My closest drawer has a sliding organizer on top. I use it to store a single pen (the one I talk about in Organize Your Genealogy); a letter opener, a pair of scissors, and a pen knife for opening envelopes and packages; and rechargeable batteries for my keyboard and mouse. As I cleared it out, I discovered a lens wipe buried under other things, so I moved it to a more visible location. The drawer has a lot of other things too, but when I look at them, I realize that I almost never use them.
It also has 10 USB flash drives. Many of these were giveaways by Ancestry, FamilySearch, or various state society conferences. I have no idea at the moment what's on them, if anything, but ideally, I should go through all of them, transfer any important files to my computer (so that they are backed up), delete everything on them, and toss the oldest ones, especially those that have relatively low storage capabilities.

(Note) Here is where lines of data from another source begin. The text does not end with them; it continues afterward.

===== src/rtl/vga_mode_switch.sv =====
// VGA timing generator with a frame-synchronous display-mode switch.
// On a mode change it holds the old mode until the next frame boundary, then blanks BLANK_FRAMES frames.
module vga_mode_switch #(
  parameter int N_MODES      = 5,
  parameter int RGB_W        = 16,
  parameter int CNT_W        = 10,
  parameter int CLK_DIV      = 4,
  parameter int H_ACTIVE     = 640,
  parameter int H_FP         = 16,
  parameter int H_SYNC       = 96,
  parameter int H_BP         = 48,
  parameter int V_ACTIVE     = 480,
  parameter int V_FP         = 10,
  parameter int V_SYNC       = 2,
  parameter int V_BP         = 33,
  parameter bit SYNC_POL     = 1'b0,
  parameter int BLANK_FRAMES = 1
) (
  input  logic                       clk,
  input  logic                       rst,
  input  logic [N_MODES-1:0]         game_mode,
  input  logic [N_MODES*RGB_W-1:0]   pix_data_in,
  output logic                       pix_en,
  output logic [CNT_W-1:0]           pix_x,
  output logic [CNT_W-1:0]           pix_y,
  output logic                       active,
  output logic                       vga_hsync,
  output logic                       vga_vsync,
  output logic [RGB_W-1:0]           rgb,
  output logic [N_MODES-1:0]         cur_mode,
  output logic                       switching
);

  localparam int H_TOT = H_ACTIVE + H_FP + H_SYNC + H_BP;
  localparam int V_TOT = V_ACTIVE + V_FP + V_SYNC + V_BP;
  localparam int DIV_W = (CLK_DIV > 1) ? $clog2(CLK_DIV) : 1;
  localparam int BC_W  = (BLANK_FRAMES > 0) ? $clog2(BLANK_FRAMES + 1) : 1;

  typedef enum logic [1:0] {RUN, PEND, BLANK} state_t;

  state_t               state_q;
  logic [DIV_W-1:0]     div_q, div_d;
  logic [CNT_W-1:0]     h_q, h_d, v_q, v_d;
  logic [N_MODES-1:0]   cur_mode_q, pend_q, pend_nx, req;
  logic [BC_W-1:0]      blank_cnt_q;
  logic [RGB_W-1:0]     rgb_q, sel;
  logic                 active_q, hsync_q, vsync_q;
  logic                 h_last, v_last, fb, in_act, hs_on, vs_on;

  always_comb begin
    div_d  = (div_q == DIV_W'(CLK_DIV - 1)) ? '0 : div_q + DIV_W'(1);
    h_last = (h_q == CNT_W'(H_TOT - 1));
    v_last = (v_q == CNT_W'(V_TOT - 1));
    h_d    = h_q;
    v_d    = v_q;
    if (pix_en) begin
      h_d = h_last ? '0 : h_q + CNT_W'(1);
      if (h_last) v_d = v_last ? '0 : v_q + CNT_W'(1);
    end
    fb      = pix_en & h_last & v_last;
    // Two's-complement trick isolates the lowest set request bit.
    req     = game_mode & (~game_mode + N_MODES'(1));
    pend_nx = (req != '0) ? req : pend_q;
    in_act  = (h_q < CNT_W'(H_ACTIVE)) && (v_q < CNT_W'(V_ACTIVE));
    hs_on   = (h_q >= CNT_W'(H_ACTIVE + H_FP)) && (h_q <= CNT_W'(H_ACTIVE + H_FP + H_SYNC - 1));
    vs_on   = (v_q >= CNT_W'(V_ACTIVE + V_FP)) && (v_q <= CNT_W'(V_ACTIVE + V_FP + V_SYNC - 1));
    sel     = '0;
    for (int k = 0; k < N_MODES; k++) begin
      if (cur_mode_q[k]) sel = sel | pix_data_in[k*RGB_W +: RGB_W];
    end
  end

  // Gated by rst so the tick is low for the whole reset, even with CLK_DIV=1.
  assign pix_en = rst & (div_q == DIV_W'(CLK_DIV - 1));

  always_ff @(posedge clk or negedge rst) begin
    if (!rst) begin
      div_q    <= '0;
      h_q      <= '0;
      v_q      <= '0;
      rgb_q    <= '0;
      active_q <= 1'b0;
      hsync_q  <= ~SYNC_POL;
      vsync_q  <= ~SYNC_POL;
    end else begin
      div_q <= div_d;
      h_q   <= h_d;
      v_q   <= v_d;
      if (pix_en) begin
        active_q <= in_act;
        hsync_q  <= hs_on ? SYNC_POL : ~SYNC_POL;
        vsync_q  <= vs_on ? SYNC_POL : ~SYNC_POL;
        rgb_q    <= (in_act && state_q != BLANK) ? sel : '0;
      end
    end
  end

  always_ff @(posedge clk or negedge rst) begin
    if (!rst) begin
      state_q     <= RUN;
      cur_mode_q  <= '0;
      pend_q      <= '0;
      blank_cnt_q <= '0;
    end else begin
      case (state_q)
        RUN: begin
          if (req != '0 && req != cur_mode_q) begin
            pend_q  <= req;
            state_q <= PEND;
          end
        end
        PEND: begin
          if (req != '0 && req == cur_mode_q) begin
            state_q <= RUN;
          end else begin
            pend_q <= pend_nx;
            if (fb) begin
              if (BLANK_FRAMES == 0) begin
                cur_mode_q <= pend_nx;
                state_q    <= RUN;
              end else begin
                blank_cnt_q <= BC_W'(BLANK_FRAMES);
                state_q     <= BLANK;
              end
            end
          end
        end
        BLANK: begin
          pend_q <= pend_nx;
          if (fb) begin
            if (blank_cnt_q == BC_W'(1)) begin
              cur_mode_q <= pend_nx;
              state_q    <= RUN;
            end else begin
              blank_cnt_q <= blank_cnt_q - BC_W'(1);
            end
          end
        end
        default: state_q <= RUN;
      endcase
    end
  end

  assign pix_x     = h_q;
  assign pix_y     = v_q;
  assign active    = active_q;
  assign vga_hsync = hsync_q;
  assign vga_vsync = vsync_q;
  assign rgb       = rgb_q;
  assign cur_mode  = cur_mode_q;
  assign switching = (state_q != RUN);

endmodule


===== config.mk =====
export PLATFORM = sky130hd
export DESIGN_NAME = vga_mode_switch
export DESIGN_NICKNAME = d
export VERILOG_FILES = /design/src/rtl/vga_mode_switch.sv
export SDC_FILE = /design/constraint.sdc
export NUM_CORES = 1
export LEC_CHECK = 0
export ABC_CLOCK_PERIOD_IN_PS = 3870
export BUFFER_PORTS_ARGS = -buffer_cell sky130_fd_sc_hd__buf_2
export CAP_MARGIN = 20
export CORE_MARGIN = 3
export CORE_UTILIZATION = 52
export CTS_CLUSTER_DIAMETER = 80
export DETAILED_ROUTE_END_ITERATION = 8
export GPL_TIMING_DRIVEN = 0
export PLACE_DENSITY_LB_ADDON = 0.05
export SLEW_MARGIN = 20
export SYNTH_ARGS = -nofsm -noshare
export SYNTH_HDL_FRONTEND = slang
export SYNTH_SLANG_ARGS = --single-unit

===== constraint.sdc =====
create_clock -name clk -period 3.87 [get_ports clk]
set_input_delay 0.5805 -clock clk [delete_from_list [all_inputs] [get_ports clk]]
set_output_delay 0.5805 -clock clk [all_outputs]
set_load 0.01 [all_outputs]

==> results of run 1 <==
report_power, final:
part	internal [mW]	switching, mW
logic	0.139	0.146
registers	0.609	0.0430
clock network	0.190	0.183
total	0.938	0.372
how the worst max path moves through the flow:
stage	start	to	slack, ps	cells after the start
after floorplan	game_mode[0]	state_q[0]	1470	6
after CTS	rst	cur_mode[3]	890	7
final	rst	cur_mode[3]	940	7
after detailed placement	rst	cur_mode[3]	580	7
after global placement	rst	cur_mode[3]	100	7
after global routing	rst	cur_mode[3]	690	7
cell families after synthesis:
group,Yosys count,synth area share
fa+ha+maj,10,0.04072
buf+inv,32,0.04193
simple gates,108,0.1877
xor+xnor,14,0.03990
flops,54,0.4406
mux,2,0.006922
compound gates,96,0.2423
routing by layer:
layer | wire (µm) | share of wire | vias to the layer above | track usage
met2 | 4293 | 0.48 | 130 | 0.4031
met5 | 0 | 0 | - | 0
met3 | 581 | 0.065 | 17 | 0.06349
li1 | - | - | 1488 | -
met1 | 3906 | 0.44 | 1531 | 0.3561
met4 | 157 | 0.018 | 0 | 0.07578
cell usage in the layout (no fill, tap or decap), drive strengths merged, types with 3 or more instances in the layout:
| cell | netlist | final |
|---|---|---|
| clkbuf | 12 | 17 |
| a22o | 18 | 18 |
| dfrtp | 52 | 52 |
| ha | 10 | 10 |
| nor2b | 4 | 4 |
| nor2 | 19 | 19 |
| xnor2 | 9 | 9 |
| o211ai | 5 | 5 |
| nor4 | 3 | 3 |
| nor4bb | 3 | 3 |
| nand2 | 33 | 33 |
| or3 | 3 | 3 |
| nor3 | 7 | 7 |
| a222oi | 16 | 16 |
| o21ai | 13 | 13 |
| nand3 | 13 | 13 |
| nand4 | 7 | 7 |
| a21oi | 7 | 7 |
| buf | 3 | 134 |
| and2 | 3 | 3 |
| a22oi | 18 | 18 |
| or4 | 4 | 4 |
| xor2 | 5 | 5 |
| inv | 17 | 17 |
layout make-up:
type	instances	area, µm²
Buffer	15	65.06
Clock buffer	5	68.82
Clock inverter	2	38.79
Fill cell	468	1679
Inverter	17	63.81
Multi-Input combinational cell	230	1590
Sequential cell	54	1354
Tap cell	72	90.09
Timing Repair Buffer	131	658.1
registers in the layout (all words and copies together), names as in the netlist, 2 cells and up:
| signal | count |
|---|---|
| state_q | 2 |
| rgb | 16 |
| pix_y | 10 |
| pend_q | 5 |
| pix_x | 10 |
| cur_mode | 5 |
| div_q | 2 |
==> impl_results.md, run 1 <==
- Status: complete, no violations
- Pin count of the biggest net entering global routing: 56
- CP top delay family: simple AND/OR/NAND/NOR gates
- Synth cell count leaders: dfrtp_1 (52), nand2_1 (33), a22o_1 (18), a22oi_1 (18), nor2_1 (18)
- Clock sink count: 54
- Pre-antenna DRT Iters: 5
- RSZ-0062 raised after global routing: no
- Synth-to-Final Area Change: 27.85%
- Initial DRC Count: 254
- Flip-flop and latch count after synthesis: 54
- Critical path cell sequence: buf_4 -> nand2_1 -> or4_4 -> buf_6 -> nor3_2 -> o211ai_1 -> o21ai_0
- Min-delay worst type: input port to asynchronous set/reset pin
- Antenna Cells: 0
- Share of layout cells above drive strength 1: 0.3304
- Post-synth cell types: 53
- # nets final: 551
- FF-to-FF setup slack: 1400 ps
- Via count: 3166
- Setup TNS: 0 ps
- Post-DP Area: 3821 µm²
- Power Total: 1.310 mW
- H-Tree Depth: 2
- Gpl congestion: 0.8258
- Horiz. Die Dim: 82.88 µm
- CTS root buf: clkbuf_8
- PortBufs: 131
- Worst Hold Slack: 299.0 ps
- # IOs: 133
- Fin crit share: 0.7566
- Maximum fanout along the worst path: 55
- Max incr delay on CP: 610 ps
- Crit path arrival time: 3150 ps
- Post-DP HPWL: 6779 µm
- Number of synthesized flops with an enable pin: 0
- Antenna viol nets, final: 0
- # rows: 27
- Critical path's slowest cell: or4_4
- Worst Path Class, Setup: input port to flop
- Setup Fix Bufs, Post-CTS: 0
- WL final: 8939 µm
- Via density: 6.019
- Skew final: 10.28 ps
- Fin cells: 526
- Max-Cap Viols: 0
- Worst R2R End: state_q[0]
- Gr usage total: 0.2580
- Slew Viols, Final: 0
- Worst Path Required: 4090 ps
- CP startpoint kind: input port
- Slew @ Worst Pin: 856.4 ps
- Routed len/inst: 16.99 µm
- Setup WS post-layout: 941.8 ps
- Area leader, netlist: dfrtp_1
- Max clock buf depth: 2
- Post-CTS sizing: 0
- Critical Path End Type: flop
- Achievable Freq: 0.3415 GHz
- Die height: 82.88 µm
- Initial antenna violation count: 0
- Reg2Reg Depth: 6
- Dpl cells: 519
- Avg Cell Area, Syn: 9.725 µm²
- CTS clk-pin slew, worst paths: 100 ps
- Power per cell area: 333.5 nW/µm²
- Global-route wire length before repair: 14660 µm
- Maximum vdd ir drop: 0.3423 mV
- Count leader, synth: dfrtp_1
- Yosys top cell area share: 0.4235
- Final hold vios: 0
- Cts hold-fix bufs: 0
- TritonCTS buffer count: 5
- Starting Density: 0.5480
- CP Buf/Inv Count: 2
- Synth warn: 0
- Final setup viols: 0
- DRC viols: 0
- Vias in the first global route: 3004
- Synthesized area: 3073 µm²
- Dominant cells by area after synthesis: dfrtp_1 (42%), a222oi_1 (5.2%), a22o_1 (5.1%)
- Post-Syn Instances: 316
- Dpl ws: 577.6 ps
- Final core utilization: 0.7006
- Static Leakage: 1.883 nW
- Asr flop ratio synth: 1.000
- Post-Synthesis Net Count: 413
- Core Region: 5608 µm²
- R2R Path Start: cur_mode[0]
- Slew headroom: 0.4243
- Fin crit period: 2928 ps
- CTS tree: yes
- Design Area, Final: 3929 µm²
- Gr ovfl total: 0
- Skew-Pair Late Insertion Delay: 310 ps
- Top FF cell, synth: dfrtp_1
- Register area share after synthesis: 0.4406
- Die area: 6868 µm²
Power figures use the tool's default switching activity.
==> run 2, diff against run 1 <==
ABC_AREA = 1   (was unset)
ABC_CLOCK_PERIOD_IN_PS = 2500   (was 3870)
CORE_UTILIZATION = 44   (was 52)
clock period = 2.5 ns   (was 3.87 ns; I/O delays follow)
==> run 2 against run 1 <==
Net effect: cell count rose by 29%; total power rose by 53%; first-iteration DRC count fell by 51%; synthesized cell count rose by 40%; sequential share of layout area fell by 2.3 points; setup slack got worse by 520 ps; clock skew fell by 0.95 ps; global-route usage fell by 3.7 points; critical path type unchanged; largest cell class unchanged; highest routed layer unchanged.
==> impl_results.md, run 2 <==
- Dpl ws: 25.09 ps
- Register area: 1354 µm²
- CTS tree: yes
- Cts hold-fix bufs: 0
- Number of synthesized flops with an enable pin: 0
- Static Leakage: 2.336 nW
- # rows: 31
- Starting Density: 0.4580
- Area leader, netlist: dfrtp_1
- Antenna viol nets, final: 0
- RSZ-0062 raised after global routing: no
- Via count: 3484
- Crit path arrival time: 2320 ps
- Slew headroom: 0.5415
- GR Util met1: 0.2802
- Post-DP Area: 4126 µm²
- # nets final: 679
- Antenna Cells: 0
- Share of layout cells above drive strength 1: 0.2887
- Setup Fix Bufs, Post-CTS: 0
- Gpl congestion: 0.8909
- Clock sink count: 54
- Final hold vios: 0
- Most common cell after layout, fill and taps aside: nand2_1
- # IOs: 133
- Worst R2R End: cur_mode[1]
- TritonCTS buffer count: 5
- Gr usage total: 0.2212
- Synth warn: 0
- Synthesized area: 3339 µm²
- CTS root buf: clkbuf_8
- Maximum vdd ir drop: 0.2121 mV
- Core Region: 7292 µm²
- DRC viols: 0
- Skew final: 9.332 ps
- Achievable Freq: 0.4816 GHz
- Routing usage on met2: 0.3809
- Yosys top cell area share: 0.3897
- Reg2Reg Depth: 8
- Global-route wire length before repair: 15480 µm
- Top FF cell, synth: dfrtp_1
- Slew @ Worst Pin: 687.8 ps
- Post-DP HPWL: 7256 µm
- WL final: 9140 µm
- Multi-input gate area: 1723 µm²
- Die area: 8671 µm²
- Final setup viols: 0
- Max clock buf depth: 2
- Maximum fanout along the worst path: 55
- Vias in the first global route: 3387
- Dpl cells: 674
- Asr flop ratio synth: 1.000
- R2R Path Start: pix_x[1]
- Setup WS post-layout: 423.5 ps
- Synth cell count leaders: nand2_1 (153), dfrtp_1 (52), inv_1 (49)
- Met3 Use GR: 0.04666
- Pre-antenna DRT Iters: 4
- Power Total: 2.007 mW
- PortBufs: 132
- Synth-to-Final Area Change: 26.08%
- Register area share after synthesis: 0.4054
- Worst Setup SP: rst
- Flip-flop and latch count after synthesis: 54
- CTS clk-pin slew, worst paths: 100 ps
- CP startpoint kind: input port
- Post-Syn Instances: 443
- Fin crit share: 0.8306
- Fin cells: 681
- Horiz. Die Dim: 93.12 µm
- Worst Path Class, Setup: input port to flop
- Initial DRC Count: 124
- Avg Cell Area, Syn: 7.538 µm²
- Post-Synthesis Net Count: 540
- Slew Viols, Final: 0
- Routed len/inst: 13.42 µm
- Fin crit period: 2077 ps
- Initial antenna violation count: 0
- Power per cell area: 476.7 nW/µm²
- Design Area, Final: 4210 µm²
- Grt peak-use layer: met2
- H-Tree Depth: 2
- Post-CTS sizing: 0
- Critical Path End Type: flop
- Commonest cells after routing, fill and taps aside: nand2_1 (153), buf_2 (137), dfrtp_1 (52), inv_1 (49), nor2_1 (32)
- Max-Cap Viols: 0
- Via density: 5.116
- Pin count of the biggest net entering global routing: 56
- Worst Path Required: 2750 ps
- Post-synth cell types: 34
- Dominant cells by area after synthesis: dfrtp_1 (39%), nand2_1 (17%), inv_1 (5.5%)
- Fillers: 747
- Final core utilization: 0.5774
- Largest register FFs: 16
- Skew-Pair Late Insertion Delay: 310 ps
- FF-to-FF setup slack: 520 ps
- Die height: 93.12 µm
- Status: complete, no violations
- Min-delay worst type: input port to asynchronous set/reset pin
- Count leader, synth: nand2_1
- Worst Hold Slack: 106.2 ps
- Gr ovfl total: 0
- Setup TNS: 0 ps
==> run 2: cell count changes in the layout (fill, tap and decap cells not counted), sizes merged, moves of 8 or more <==
cell    previous run  this run
nand2             33       156
inv               17        52
nor2              19        38
a22oi             18         0
a222oi            16         0
a221oi             2        17
nand3             13        22
xnor2              9         0
buf              134       142
==> run 2: layer usage <==
metal | part of all wire | wire [µm]
met5 | 0 | 0
met4 | 0.017 | 153
met3 | 0.063 | 573
met2 | 0.48 | 4403
met1 | 0.44 | 4010
==> run 2: report_power, final <==
part	internal, mW	switching, mW
sequential	0.936	0.0706
clock	0.192	0.296
combinational	0.208	0.304
total	1.34	0.670
==> run 2: kinds of logic (layout without fill, tap and decap cells) <==
family | after synthesis | in the layout | synth area share
and+or+nand+nor | 239 | 239 | 0.3173
AOI/OAI and AO/OA | 68 | 68 | 0.1480
buffers and inverters | 67 | 206 | 0.07868
DFF | 54 | 54 | 0.4054
adders and majority gates | 10 | 10 | 0.03747
xor gates and xnor gates | 5 | 5 | 0.01311
==> run 2: worst max path at each step <==
stage | end | depth (start not counted)
after floorplan | cur_mode[0] | 8
after global placement | rgb[10] | 9
after detailed placement | rgb[6] | 9
after CTS | rgb[6] | 9
after global routing | rgb[12] | 9
final | rgb[6] | 9
==> run 2: layout make-up <==
cell class / instances / area share
Tap cell: 99 / 0.02942
Clock buffer: 5 / 0.01634
Inverter: 52 / 0.04636
Clock inverter: 2 / 0.003566
Timing Repair Buffer: 132 / 0.1575
Sequential cell: 54 / 0.3215
Multi-Input combinational cell: 322 / 0.4092
Buffer: 15 / 0.01605
==> run 2: critical path, stage by stage <==
cell and delay (ps):
buf_4 540, nand2_2 220, inv_1 120, buf_4 180, nand4_1 170, nor2_2 290
buf_2 280, nand2_1 90, nand2_1 60
==> run 3, diff against run 2 <==
ABC_AREA = 0   (was 1)
ABC_CLOCK_PERIOD_IN_PS = 1900   (was 2500)
CORE_UTILIZATION = 43   (was 44)
clock period = 1.9 ns   (was 2.5 ns; I/O delays follow)
==> run 3 against run 2 <==
Net effect: the flow now finishes with violations (negative hold slack, negative setup slack); worst hold slack got worse by 210 ps; setup slack worse by 680 ps; clock skew up 0.80 ps; sequential power rose by 32%; first-iteration DRC count is 22% higher; sequential share of layout area is 1.3 points lower; total power rose by 38%; non-clock buffer count up 24; routed wire length grew 5.8%; flip-flop and latch count unchanged; via count is 6.5% lower; count of clock-buffer cells in the layout rose by 2; critical path type is now flop to flop; largest power group unchanged; highest routed layer unchanged.
==> impl_results.md, run 3 (synthesis gave the netlist of run 1 again) <==
- Horiz. Die Dim: 90.54 µm
- CTS tree: yes
- Dpl ws: -1090 ps
- Worst Path Class, Setup: flop to flop
- RSZ-0062 raised after global routing: yes
- Gr ovfl total: 0
- Pre-antenna DRT Iters: 5
- Via count: 3259
- Commonest cells after routing, fill and taps aside: buf_2 (131), dfrtp_1 (48), nand2_1 (32), buf_4 (24)
- # nets final: 576
- Failing checks: negative hold slack, negative setup slack
- Setup WS post-layout: -256.8 ps
- Setup TNS: -2120 ps
- WL final: 9672 µm
- Min-delay worst type: input port to asynchronous set/reset pin
- Starting Density: 0.4474
- Global-route wire length before repair: 14920 µm
- Final hold vios: 52
- Fillers: 581
- Worst Path Required: 2150 ps
- Initial DRC Count: 151
- Share of layout cells above drive strength 1: 0.4250
- Maximum fanout along the worst path: 5
- Via density: 5.658
- Pin count of the biggest net entering global routing: 56
- Grt peak-use layer: met2
- Achievable Freq: 0.4637 GHz
- Power Total: 2.772 mW
- H-Tree Depth: 2
- DRC viols: 0
- Skew-Pair Late Insertion Delay: 310 ps
- Status: finished, violations left
- Post-DP Area: 3861 µm²
- Power per cell area: 629.9 nW/µm²
- Die area: 8197 µm²
- Core Region: 6869 µm²
- Design Area, Final: 4400 µm²
- CTS clk-pin slew, worst paths: 90 ps
- Initial antenna violation count: 0
- CP startpoint kind: flop
- Vias in the first global route: 3059
- Critical Path End Type: flop
- Worst Hold Slack: -107.7 ps
- Max clock buf depth: 2
- Antenna Cells: 0
- Post-DP HPWL: 6815 µm
- Clock sink count: 54
- TritonCTS buffer count: 5
- CTS root buf: clkbuf_8
- Largest register FFs: 16
- Skew final: 10.13 ps
- Slew @ Worst Pin: 621.0 ps
- Crit path arrival time: 2400 ps
- Slew headroom: 0.5860
- Routed len/inst: 16.79 µm
- Final setup viols: 15
- Routing usage on met2: 0.3904
- Antenna viol nets, final: 0
- Most common cell after layout, fill and taps aside: buf_2
- Gr usage total: 0.2235
- Gpl congestion: 0.8897
- Maximum vdd ir drop: 0.3337 mV
- Fin crit share: 1.135
- Static Leakage: 2.087 nW
- Max-Cap Viols: 0
- Slew Viols, Final: 0
- # IOs: 133
- Met3 Use GR: 0.04417
- PortBufs: 131
- Synth-to-Final Area Change: 43.20%
- Fin crit period: 2157 ps
- # rows: 30
- Die height: 90.54 µm
- GR Util met1: 0.2778
[run 3: path summary, 6_finish.rpt]
kind                            depth (start not counted)  slack [ps]            start         to
worst min-delay path                                    1        -110              rst   pix_x[2]
worst min register to register                          1         470         div_q[0]   div_q[0]
worst max-delay path                                    5        -260         pix_x[7]   pix_y[9]
max in group asynchronous                               1        1660              rst  vga_vsync
min in group clk                                        4         300  pix_data_in[72]     rgb[8]
worst max register to register                          5        -260         pix_x[7]   pix_y[9]
[run 3: power breakdown]
part           internal, mW  total (mW)  switching, mW
Clock                 0.430       0.808          0.377
Combinational         0.323       0.638          0.315
Sequential             1.24        1.33         0.0867
Total                  1.99        2.77          0.779
[run 3: area by class of cell]
| class | count | area, µm² | area share |
|---|---|---|---|
| Buffer | 14 | 78.83 | 0.01791 |
| Clock buffer | 7 | 86.33 | 0.01962 |
| Clock inverter | 1 | 30.03 | 0.006824 |
| Inverter | 17 | 63.81 | 0.01450 |
| Multi-Input combinational cell | 230 | 1785 | 0.4057 |
| Sequential cell | 54 | 1359 | 0.3088 |
| Tap cell | 96 | 120.1 | 0.02730 |
| Timing Repair Buffer | 157 | 877.1 | 0.1993 |
[run 3: metrics by stage]
step           std cells  utilization
2_1_floorplan        316            -
3_3_place_gp         543       0.5617
3_5_place_dp         543       0.5621
4_1_cts              563       0.6098
5_1_grt              576       0.6406
6_report             576       0.6406
[run 3: worst max-delay path, cell delays in order, from the launching register on]
cell and delay [ps]:
dfrtp_2 430, or3_4 390, or4_4 480, or4_4 540, xor2_2 160, nor2_2 100
[run 3: metal layers]
metal / share of wire / routed length, µm
met3: 0.066 / 642
met5: 0 / 0
met4: 0.026 / 256
met2: 0.48 / 4677
met1: 0.42 / 4095
[run 3: repair_timing]
action | in CTS | in global routing
pin swaps | 4 | 9
buffers inserted | 13 | 14
setup endpoints to repair | 44 | 20
resized for setup | 33 | 25
gates cloned | 0 | 0
hold endpoints to repair | 52 | 52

It has been estimated that flash drives may last no longer than 5 years (10 at best), and so they should never be depended on for long-term data storage (and do not use them as backup devices). They really serve only one valid purpose: temporary storage for transferring data from one device to another. You'll always want a few with you on a research trip (more than one in case one suddenly fails), so that you can transfer files from scanners or other researchers to your laptop or desktop computer.
It occurs to me that if you obtain a new one, you should put a small label on it indicating the year it was first used, so that you'll know when it has reached the end of its reasonable lifespan. I also always label mine with at least my first name and last initial, so that it can be identified if I leave it behind somewhere.